=== Exercise details ===
Go through the records below and report each line with "instances" in it.

[Start of Attachment]

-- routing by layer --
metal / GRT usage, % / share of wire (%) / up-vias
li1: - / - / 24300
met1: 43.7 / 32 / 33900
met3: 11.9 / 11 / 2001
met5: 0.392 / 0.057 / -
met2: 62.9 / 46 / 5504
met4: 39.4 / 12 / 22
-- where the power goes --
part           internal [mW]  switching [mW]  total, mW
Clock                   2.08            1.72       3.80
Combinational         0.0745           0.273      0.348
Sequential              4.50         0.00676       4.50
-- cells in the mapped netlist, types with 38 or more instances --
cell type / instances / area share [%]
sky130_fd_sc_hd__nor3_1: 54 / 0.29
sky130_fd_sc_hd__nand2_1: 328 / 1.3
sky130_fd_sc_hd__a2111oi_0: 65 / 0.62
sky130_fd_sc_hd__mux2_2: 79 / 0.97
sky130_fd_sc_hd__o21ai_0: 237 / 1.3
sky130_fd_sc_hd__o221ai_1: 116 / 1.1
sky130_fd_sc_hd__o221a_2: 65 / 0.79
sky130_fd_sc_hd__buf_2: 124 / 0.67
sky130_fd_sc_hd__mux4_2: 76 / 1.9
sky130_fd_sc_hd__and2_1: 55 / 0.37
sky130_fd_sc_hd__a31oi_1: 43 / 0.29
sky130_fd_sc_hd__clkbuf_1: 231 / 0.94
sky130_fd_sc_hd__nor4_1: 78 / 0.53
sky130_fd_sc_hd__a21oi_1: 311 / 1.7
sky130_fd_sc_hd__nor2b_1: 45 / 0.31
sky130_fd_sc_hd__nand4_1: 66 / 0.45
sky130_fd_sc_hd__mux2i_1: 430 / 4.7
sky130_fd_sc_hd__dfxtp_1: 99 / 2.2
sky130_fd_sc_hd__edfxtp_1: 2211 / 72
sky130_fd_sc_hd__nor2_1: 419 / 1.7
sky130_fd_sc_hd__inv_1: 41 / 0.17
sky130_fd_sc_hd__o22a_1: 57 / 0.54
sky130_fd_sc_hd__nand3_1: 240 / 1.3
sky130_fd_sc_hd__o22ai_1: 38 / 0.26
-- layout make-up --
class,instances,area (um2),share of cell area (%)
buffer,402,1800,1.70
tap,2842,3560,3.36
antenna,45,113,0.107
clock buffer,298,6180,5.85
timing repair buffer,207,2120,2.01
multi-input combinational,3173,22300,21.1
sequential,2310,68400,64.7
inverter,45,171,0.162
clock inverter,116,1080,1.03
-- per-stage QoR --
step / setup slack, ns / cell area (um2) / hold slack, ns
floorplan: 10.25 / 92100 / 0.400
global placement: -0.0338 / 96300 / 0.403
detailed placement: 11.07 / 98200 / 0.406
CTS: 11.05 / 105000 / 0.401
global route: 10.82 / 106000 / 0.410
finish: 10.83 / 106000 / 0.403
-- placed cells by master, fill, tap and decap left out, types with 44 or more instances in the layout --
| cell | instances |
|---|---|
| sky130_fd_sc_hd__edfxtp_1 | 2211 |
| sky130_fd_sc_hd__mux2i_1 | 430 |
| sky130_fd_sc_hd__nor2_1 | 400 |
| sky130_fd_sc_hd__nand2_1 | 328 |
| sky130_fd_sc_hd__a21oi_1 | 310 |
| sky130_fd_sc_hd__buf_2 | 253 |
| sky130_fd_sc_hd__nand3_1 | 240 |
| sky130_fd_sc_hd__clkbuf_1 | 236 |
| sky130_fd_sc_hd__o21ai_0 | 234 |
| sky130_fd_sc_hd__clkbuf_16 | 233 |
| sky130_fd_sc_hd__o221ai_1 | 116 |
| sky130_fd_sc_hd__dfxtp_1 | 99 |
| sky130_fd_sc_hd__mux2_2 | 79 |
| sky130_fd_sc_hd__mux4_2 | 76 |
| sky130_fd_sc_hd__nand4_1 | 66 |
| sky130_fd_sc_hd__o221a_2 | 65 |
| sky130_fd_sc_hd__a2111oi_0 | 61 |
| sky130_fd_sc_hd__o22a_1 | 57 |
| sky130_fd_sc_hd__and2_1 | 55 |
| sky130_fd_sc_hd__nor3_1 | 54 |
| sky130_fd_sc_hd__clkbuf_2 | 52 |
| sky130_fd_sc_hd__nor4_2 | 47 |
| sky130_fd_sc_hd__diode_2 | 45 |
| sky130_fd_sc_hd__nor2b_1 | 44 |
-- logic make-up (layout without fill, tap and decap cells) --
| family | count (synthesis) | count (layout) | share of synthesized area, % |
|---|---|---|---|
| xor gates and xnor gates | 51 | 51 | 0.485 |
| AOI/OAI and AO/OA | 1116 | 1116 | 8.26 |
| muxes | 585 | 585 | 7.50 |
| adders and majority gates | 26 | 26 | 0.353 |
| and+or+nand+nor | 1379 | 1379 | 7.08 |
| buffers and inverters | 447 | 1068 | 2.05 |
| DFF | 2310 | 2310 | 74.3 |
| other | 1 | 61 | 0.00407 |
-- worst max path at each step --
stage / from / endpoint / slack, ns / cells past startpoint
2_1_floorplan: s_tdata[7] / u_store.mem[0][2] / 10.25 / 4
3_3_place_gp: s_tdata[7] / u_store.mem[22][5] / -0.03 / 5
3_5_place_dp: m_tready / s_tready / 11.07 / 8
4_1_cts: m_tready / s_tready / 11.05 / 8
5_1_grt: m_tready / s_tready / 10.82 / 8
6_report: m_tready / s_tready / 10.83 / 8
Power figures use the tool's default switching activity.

[End of Attachment]

=== Solution for this exercise ===
-- cells in the mapped netlist, types with 38 or more instances --
cell type / instances / area share [%]
class,instances,area (um2),share of cell area (%)
-- placed cells by master, fill, tap and decap left out, types with 44 or more instances in the layout --
| cell | instances |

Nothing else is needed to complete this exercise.